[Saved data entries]
***
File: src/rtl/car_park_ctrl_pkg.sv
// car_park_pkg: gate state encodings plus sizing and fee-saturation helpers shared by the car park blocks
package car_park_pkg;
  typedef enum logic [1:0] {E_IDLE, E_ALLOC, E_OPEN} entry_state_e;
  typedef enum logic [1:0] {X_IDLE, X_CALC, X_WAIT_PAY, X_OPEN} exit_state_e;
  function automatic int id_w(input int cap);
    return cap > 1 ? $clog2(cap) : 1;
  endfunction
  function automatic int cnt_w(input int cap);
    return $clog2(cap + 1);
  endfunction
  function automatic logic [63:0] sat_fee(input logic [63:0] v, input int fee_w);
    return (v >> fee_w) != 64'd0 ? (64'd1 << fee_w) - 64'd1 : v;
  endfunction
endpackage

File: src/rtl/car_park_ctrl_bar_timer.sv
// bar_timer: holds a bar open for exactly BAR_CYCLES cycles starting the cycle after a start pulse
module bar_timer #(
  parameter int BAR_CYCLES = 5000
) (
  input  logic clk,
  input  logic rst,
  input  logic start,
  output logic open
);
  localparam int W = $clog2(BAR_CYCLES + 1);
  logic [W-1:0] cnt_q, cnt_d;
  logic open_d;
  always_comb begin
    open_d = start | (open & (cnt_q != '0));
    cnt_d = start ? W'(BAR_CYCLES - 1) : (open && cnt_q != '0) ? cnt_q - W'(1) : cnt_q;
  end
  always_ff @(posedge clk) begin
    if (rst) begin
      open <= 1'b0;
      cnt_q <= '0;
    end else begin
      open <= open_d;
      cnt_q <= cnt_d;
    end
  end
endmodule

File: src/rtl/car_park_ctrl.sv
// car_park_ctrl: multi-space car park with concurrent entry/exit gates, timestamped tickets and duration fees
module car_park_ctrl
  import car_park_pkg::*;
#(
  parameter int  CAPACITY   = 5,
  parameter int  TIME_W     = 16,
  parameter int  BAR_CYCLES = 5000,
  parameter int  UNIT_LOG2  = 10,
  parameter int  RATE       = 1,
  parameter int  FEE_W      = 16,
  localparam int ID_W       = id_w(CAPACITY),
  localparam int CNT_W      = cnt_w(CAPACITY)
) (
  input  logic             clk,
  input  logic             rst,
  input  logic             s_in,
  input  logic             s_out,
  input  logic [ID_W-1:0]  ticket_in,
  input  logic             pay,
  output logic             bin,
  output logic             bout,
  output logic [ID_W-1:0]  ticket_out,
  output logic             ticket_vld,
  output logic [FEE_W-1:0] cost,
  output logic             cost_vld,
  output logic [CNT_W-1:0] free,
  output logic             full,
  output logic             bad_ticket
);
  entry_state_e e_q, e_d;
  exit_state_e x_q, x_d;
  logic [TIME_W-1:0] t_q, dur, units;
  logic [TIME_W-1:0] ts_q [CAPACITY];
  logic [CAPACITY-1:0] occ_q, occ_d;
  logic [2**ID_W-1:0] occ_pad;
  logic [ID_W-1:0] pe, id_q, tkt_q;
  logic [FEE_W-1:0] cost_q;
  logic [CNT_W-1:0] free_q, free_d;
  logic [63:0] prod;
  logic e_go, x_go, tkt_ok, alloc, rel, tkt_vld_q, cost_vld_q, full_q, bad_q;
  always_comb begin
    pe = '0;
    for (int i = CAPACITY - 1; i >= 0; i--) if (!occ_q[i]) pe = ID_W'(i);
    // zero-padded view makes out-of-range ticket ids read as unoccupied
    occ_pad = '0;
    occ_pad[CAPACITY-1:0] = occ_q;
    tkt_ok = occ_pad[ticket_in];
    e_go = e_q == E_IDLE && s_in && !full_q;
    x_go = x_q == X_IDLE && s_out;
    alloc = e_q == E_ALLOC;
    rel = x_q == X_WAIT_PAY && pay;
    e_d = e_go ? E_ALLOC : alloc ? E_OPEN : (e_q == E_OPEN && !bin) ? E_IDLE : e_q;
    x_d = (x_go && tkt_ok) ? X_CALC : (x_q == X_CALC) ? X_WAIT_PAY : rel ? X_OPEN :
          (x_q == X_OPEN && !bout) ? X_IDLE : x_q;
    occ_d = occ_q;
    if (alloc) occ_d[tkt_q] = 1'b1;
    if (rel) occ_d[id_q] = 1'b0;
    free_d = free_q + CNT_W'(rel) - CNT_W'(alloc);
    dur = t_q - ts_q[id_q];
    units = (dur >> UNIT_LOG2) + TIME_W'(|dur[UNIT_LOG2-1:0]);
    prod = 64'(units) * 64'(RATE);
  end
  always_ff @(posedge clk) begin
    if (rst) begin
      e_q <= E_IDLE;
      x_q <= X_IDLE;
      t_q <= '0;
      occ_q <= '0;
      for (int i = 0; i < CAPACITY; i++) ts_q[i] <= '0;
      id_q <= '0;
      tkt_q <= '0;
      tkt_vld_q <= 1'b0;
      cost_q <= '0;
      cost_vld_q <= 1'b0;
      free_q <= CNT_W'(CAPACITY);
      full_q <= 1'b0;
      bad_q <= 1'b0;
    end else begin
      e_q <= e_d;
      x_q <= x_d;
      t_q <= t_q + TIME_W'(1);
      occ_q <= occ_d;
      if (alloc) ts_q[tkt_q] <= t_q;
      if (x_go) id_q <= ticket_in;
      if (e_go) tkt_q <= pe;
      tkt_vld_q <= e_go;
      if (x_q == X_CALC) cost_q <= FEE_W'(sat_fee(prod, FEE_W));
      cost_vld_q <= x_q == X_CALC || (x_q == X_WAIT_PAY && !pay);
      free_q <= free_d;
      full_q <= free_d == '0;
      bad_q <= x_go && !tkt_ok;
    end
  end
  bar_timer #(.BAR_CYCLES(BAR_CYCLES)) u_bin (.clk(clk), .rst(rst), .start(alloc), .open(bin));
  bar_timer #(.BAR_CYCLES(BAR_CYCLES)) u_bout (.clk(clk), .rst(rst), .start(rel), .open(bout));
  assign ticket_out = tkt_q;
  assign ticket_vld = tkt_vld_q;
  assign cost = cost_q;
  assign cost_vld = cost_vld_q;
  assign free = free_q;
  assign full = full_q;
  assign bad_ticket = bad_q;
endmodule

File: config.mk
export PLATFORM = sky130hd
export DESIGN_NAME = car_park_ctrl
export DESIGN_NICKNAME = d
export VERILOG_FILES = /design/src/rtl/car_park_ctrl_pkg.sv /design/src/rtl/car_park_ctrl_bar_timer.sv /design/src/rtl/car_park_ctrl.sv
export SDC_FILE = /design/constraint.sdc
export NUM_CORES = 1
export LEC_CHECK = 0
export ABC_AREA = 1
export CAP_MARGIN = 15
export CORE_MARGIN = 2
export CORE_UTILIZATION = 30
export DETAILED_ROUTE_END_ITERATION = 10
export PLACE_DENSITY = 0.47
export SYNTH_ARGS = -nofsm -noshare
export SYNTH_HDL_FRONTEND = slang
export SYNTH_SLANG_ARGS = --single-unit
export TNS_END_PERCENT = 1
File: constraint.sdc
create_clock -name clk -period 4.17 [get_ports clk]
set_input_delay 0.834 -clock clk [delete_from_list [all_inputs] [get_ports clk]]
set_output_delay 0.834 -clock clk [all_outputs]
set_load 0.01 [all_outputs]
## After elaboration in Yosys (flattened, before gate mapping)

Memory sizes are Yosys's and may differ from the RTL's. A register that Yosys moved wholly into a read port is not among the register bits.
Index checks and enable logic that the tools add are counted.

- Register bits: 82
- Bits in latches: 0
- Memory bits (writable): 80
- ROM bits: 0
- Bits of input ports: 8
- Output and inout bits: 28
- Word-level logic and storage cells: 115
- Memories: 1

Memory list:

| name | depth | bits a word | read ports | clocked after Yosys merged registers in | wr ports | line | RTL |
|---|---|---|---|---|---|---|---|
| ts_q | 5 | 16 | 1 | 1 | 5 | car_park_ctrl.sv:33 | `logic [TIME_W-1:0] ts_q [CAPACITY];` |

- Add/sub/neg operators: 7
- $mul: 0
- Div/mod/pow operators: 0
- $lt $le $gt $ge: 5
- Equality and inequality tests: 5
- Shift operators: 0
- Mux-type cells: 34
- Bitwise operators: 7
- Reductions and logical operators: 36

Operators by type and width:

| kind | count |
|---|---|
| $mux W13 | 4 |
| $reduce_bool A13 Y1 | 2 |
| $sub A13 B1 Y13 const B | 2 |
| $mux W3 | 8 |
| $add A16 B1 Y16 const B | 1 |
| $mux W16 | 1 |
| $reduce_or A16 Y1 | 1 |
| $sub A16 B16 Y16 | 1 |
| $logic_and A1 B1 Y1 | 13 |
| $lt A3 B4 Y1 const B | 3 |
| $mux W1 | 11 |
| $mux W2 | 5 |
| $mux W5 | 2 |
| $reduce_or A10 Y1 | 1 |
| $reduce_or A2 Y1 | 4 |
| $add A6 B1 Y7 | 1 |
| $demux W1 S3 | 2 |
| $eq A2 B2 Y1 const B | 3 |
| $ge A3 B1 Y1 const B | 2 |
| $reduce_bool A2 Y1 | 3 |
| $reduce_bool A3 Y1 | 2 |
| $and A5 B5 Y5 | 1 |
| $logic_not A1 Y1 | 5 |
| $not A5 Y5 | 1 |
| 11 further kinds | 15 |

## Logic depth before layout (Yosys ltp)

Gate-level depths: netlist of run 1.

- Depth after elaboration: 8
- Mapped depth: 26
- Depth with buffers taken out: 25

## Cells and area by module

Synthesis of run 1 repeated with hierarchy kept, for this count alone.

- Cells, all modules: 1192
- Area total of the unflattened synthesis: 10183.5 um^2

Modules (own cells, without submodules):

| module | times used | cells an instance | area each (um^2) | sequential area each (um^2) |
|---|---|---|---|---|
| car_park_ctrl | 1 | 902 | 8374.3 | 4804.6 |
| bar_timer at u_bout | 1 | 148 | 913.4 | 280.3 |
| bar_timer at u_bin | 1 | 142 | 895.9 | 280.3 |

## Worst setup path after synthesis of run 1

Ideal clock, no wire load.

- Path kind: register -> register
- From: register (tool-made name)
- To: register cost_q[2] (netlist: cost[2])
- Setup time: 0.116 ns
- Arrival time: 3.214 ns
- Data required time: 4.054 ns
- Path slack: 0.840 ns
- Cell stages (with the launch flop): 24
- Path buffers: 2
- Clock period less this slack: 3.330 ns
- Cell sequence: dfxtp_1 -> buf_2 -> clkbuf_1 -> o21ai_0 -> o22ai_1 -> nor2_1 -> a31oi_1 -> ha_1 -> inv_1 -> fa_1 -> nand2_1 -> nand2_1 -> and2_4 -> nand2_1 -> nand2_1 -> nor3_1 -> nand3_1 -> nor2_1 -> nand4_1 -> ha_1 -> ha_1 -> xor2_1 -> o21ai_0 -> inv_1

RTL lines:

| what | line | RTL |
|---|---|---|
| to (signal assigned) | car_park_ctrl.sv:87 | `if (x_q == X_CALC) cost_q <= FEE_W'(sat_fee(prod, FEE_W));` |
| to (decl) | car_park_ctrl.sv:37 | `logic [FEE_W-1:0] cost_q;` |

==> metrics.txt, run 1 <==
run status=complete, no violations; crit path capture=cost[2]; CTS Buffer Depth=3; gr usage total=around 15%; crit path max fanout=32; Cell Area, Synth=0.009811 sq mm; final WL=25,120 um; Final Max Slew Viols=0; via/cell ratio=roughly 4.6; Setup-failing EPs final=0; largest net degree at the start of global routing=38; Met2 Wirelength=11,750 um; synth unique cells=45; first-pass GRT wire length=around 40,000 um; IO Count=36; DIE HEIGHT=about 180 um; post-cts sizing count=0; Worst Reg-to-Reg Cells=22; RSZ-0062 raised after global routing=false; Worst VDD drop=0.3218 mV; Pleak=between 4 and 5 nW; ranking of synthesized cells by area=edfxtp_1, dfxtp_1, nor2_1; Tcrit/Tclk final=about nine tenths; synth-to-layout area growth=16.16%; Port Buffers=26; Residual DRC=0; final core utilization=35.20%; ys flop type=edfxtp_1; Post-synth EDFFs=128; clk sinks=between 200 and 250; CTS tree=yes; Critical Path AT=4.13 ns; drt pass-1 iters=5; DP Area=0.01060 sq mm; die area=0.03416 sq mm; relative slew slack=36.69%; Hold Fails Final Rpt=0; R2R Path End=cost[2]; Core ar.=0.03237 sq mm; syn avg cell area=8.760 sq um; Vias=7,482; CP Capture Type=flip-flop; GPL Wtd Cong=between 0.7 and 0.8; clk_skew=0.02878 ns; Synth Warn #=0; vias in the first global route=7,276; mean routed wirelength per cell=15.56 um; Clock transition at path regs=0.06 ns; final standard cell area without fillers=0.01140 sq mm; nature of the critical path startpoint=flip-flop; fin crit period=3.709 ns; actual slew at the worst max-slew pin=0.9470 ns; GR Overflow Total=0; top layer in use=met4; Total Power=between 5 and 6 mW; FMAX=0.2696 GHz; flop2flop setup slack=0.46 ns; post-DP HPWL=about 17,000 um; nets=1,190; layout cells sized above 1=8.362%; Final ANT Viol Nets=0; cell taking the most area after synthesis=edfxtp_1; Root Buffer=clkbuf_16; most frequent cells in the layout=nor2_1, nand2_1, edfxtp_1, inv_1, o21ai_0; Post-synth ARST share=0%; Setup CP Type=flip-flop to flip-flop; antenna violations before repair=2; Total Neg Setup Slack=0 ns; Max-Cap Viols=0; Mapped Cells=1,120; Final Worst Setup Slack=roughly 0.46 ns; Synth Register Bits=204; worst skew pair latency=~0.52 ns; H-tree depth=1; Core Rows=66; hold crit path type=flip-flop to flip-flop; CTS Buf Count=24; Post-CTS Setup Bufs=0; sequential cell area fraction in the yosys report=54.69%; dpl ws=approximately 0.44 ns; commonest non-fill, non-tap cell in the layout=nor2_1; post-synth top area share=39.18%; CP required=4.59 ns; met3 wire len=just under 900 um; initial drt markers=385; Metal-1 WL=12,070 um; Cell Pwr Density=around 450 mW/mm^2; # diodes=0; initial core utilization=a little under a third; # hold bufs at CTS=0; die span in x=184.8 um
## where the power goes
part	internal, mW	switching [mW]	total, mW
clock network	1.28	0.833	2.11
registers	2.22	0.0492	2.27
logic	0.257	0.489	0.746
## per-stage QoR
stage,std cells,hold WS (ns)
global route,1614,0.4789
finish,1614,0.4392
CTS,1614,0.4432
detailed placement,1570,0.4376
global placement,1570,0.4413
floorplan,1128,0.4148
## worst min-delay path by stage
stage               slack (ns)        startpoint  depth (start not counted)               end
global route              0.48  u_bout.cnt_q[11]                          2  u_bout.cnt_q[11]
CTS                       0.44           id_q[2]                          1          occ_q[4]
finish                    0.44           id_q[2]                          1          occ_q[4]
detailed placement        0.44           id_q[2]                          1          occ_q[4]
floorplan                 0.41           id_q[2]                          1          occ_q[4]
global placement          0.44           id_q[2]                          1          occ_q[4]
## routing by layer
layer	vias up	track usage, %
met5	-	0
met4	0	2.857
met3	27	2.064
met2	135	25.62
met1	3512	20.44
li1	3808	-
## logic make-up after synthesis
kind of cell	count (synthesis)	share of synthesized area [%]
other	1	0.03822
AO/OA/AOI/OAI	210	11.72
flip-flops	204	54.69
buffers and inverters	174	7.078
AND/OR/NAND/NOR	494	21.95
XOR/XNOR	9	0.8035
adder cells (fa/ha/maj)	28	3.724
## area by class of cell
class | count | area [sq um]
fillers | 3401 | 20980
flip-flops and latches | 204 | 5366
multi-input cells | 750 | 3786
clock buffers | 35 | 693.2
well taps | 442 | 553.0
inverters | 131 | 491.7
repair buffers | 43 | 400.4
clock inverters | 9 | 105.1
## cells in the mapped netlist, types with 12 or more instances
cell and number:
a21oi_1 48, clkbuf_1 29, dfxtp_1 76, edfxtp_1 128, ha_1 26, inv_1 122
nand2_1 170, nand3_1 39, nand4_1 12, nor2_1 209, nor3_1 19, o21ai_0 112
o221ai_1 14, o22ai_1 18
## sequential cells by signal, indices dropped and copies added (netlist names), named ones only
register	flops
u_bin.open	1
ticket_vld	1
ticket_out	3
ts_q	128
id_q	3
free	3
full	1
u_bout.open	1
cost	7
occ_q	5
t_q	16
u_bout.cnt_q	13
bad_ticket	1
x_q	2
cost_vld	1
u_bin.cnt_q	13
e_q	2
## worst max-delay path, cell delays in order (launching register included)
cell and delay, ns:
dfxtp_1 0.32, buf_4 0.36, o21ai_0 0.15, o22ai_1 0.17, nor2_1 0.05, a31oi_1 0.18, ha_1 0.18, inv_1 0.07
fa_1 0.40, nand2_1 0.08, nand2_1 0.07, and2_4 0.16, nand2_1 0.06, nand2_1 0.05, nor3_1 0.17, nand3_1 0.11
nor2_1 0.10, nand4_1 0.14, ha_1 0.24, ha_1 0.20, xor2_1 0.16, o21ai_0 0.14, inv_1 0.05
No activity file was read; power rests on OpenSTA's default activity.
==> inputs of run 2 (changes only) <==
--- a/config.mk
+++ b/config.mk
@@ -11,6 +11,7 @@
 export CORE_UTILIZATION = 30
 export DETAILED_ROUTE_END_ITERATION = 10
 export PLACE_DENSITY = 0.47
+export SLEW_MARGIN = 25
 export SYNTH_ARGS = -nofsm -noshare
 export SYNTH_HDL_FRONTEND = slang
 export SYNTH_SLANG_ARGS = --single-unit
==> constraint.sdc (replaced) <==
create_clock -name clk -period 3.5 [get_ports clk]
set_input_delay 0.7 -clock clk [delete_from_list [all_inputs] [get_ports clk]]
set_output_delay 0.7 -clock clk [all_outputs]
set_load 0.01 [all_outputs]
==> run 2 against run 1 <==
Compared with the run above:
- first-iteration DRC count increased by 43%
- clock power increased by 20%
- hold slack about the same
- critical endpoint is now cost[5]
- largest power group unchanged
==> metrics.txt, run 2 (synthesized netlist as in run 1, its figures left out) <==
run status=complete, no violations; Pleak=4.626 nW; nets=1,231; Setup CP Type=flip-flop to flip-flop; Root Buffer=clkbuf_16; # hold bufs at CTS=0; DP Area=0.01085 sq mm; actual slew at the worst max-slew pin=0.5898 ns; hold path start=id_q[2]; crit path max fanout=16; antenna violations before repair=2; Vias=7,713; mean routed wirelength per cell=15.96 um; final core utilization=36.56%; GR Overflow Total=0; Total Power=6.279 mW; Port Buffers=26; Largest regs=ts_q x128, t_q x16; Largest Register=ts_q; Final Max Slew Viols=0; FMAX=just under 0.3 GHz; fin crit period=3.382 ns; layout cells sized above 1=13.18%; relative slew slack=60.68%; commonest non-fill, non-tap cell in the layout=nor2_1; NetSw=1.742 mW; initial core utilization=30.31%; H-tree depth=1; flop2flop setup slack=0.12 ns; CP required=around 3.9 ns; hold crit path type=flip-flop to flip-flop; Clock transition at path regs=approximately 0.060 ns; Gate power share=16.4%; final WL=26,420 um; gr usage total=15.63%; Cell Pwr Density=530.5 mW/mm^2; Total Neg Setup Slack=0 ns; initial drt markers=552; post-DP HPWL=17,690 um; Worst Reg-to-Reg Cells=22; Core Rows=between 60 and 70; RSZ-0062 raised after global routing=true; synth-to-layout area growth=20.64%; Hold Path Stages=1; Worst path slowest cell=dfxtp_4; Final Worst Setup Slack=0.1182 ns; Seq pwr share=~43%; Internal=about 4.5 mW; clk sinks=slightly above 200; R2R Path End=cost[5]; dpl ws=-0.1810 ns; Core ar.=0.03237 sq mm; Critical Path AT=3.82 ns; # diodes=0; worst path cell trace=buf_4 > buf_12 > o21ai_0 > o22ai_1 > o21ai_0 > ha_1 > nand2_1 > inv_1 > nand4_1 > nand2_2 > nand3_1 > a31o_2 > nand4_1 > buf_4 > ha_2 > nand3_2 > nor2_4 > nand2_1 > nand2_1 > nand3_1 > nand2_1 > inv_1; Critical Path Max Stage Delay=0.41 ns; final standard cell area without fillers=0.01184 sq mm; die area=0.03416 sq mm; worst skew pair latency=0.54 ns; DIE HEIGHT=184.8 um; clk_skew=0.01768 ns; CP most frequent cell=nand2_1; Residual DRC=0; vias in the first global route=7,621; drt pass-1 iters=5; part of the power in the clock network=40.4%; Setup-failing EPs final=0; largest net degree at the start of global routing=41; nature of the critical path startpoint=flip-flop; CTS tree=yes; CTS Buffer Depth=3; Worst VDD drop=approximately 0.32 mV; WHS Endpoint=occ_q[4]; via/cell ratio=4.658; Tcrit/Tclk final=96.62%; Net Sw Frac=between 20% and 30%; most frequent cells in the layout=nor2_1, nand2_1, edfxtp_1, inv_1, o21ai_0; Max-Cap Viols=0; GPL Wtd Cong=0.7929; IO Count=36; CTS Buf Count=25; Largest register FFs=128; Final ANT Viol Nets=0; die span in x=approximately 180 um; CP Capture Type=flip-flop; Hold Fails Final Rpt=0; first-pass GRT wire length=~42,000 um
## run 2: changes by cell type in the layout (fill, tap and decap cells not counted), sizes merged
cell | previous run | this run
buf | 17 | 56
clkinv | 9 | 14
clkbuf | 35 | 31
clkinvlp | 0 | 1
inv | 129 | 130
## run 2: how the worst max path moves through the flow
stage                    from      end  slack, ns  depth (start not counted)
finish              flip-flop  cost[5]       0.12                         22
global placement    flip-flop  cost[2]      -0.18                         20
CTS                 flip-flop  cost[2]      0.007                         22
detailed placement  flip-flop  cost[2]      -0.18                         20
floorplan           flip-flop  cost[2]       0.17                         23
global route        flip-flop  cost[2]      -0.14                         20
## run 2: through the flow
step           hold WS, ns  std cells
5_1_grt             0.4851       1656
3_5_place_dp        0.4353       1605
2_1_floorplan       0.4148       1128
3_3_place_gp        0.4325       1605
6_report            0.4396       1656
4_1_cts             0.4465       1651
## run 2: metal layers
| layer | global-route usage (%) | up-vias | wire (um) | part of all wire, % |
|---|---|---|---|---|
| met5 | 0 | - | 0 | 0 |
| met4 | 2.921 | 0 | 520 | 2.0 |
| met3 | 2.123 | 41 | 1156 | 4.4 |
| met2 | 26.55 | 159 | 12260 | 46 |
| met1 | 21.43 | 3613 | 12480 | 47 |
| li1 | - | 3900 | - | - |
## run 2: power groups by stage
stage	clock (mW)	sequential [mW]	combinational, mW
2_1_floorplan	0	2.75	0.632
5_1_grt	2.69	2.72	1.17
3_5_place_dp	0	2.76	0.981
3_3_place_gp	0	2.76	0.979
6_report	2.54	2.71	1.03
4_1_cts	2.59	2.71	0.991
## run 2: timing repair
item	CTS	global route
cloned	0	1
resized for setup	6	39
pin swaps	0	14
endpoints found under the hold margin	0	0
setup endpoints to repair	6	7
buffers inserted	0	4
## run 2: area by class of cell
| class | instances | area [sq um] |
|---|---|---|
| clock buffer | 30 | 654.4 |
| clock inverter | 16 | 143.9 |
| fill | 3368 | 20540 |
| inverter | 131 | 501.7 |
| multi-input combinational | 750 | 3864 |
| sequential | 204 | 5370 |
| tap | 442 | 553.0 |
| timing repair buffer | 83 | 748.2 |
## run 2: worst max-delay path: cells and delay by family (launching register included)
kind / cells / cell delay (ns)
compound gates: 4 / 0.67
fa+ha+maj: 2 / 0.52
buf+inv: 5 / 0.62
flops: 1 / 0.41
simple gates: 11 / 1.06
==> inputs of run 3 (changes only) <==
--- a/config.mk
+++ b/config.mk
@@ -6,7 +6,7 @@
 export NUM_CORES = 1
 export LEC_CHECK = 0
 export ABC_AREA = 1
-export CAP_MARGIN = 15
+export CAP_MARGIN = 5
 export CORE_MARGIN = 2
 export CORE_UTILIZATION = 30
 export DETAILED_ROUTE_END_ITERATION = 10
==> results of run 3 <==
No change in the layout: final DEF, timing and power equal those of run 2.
***
WHAT YOU WILL DO >> If a line in the entries holds the string "flops", copy it.

SOLUTION TO THIS PROBLEM >>
flip-flops	204	54.69
flip-flops and latches | 204 | 5366
register	flops
flops: 1 / 0.41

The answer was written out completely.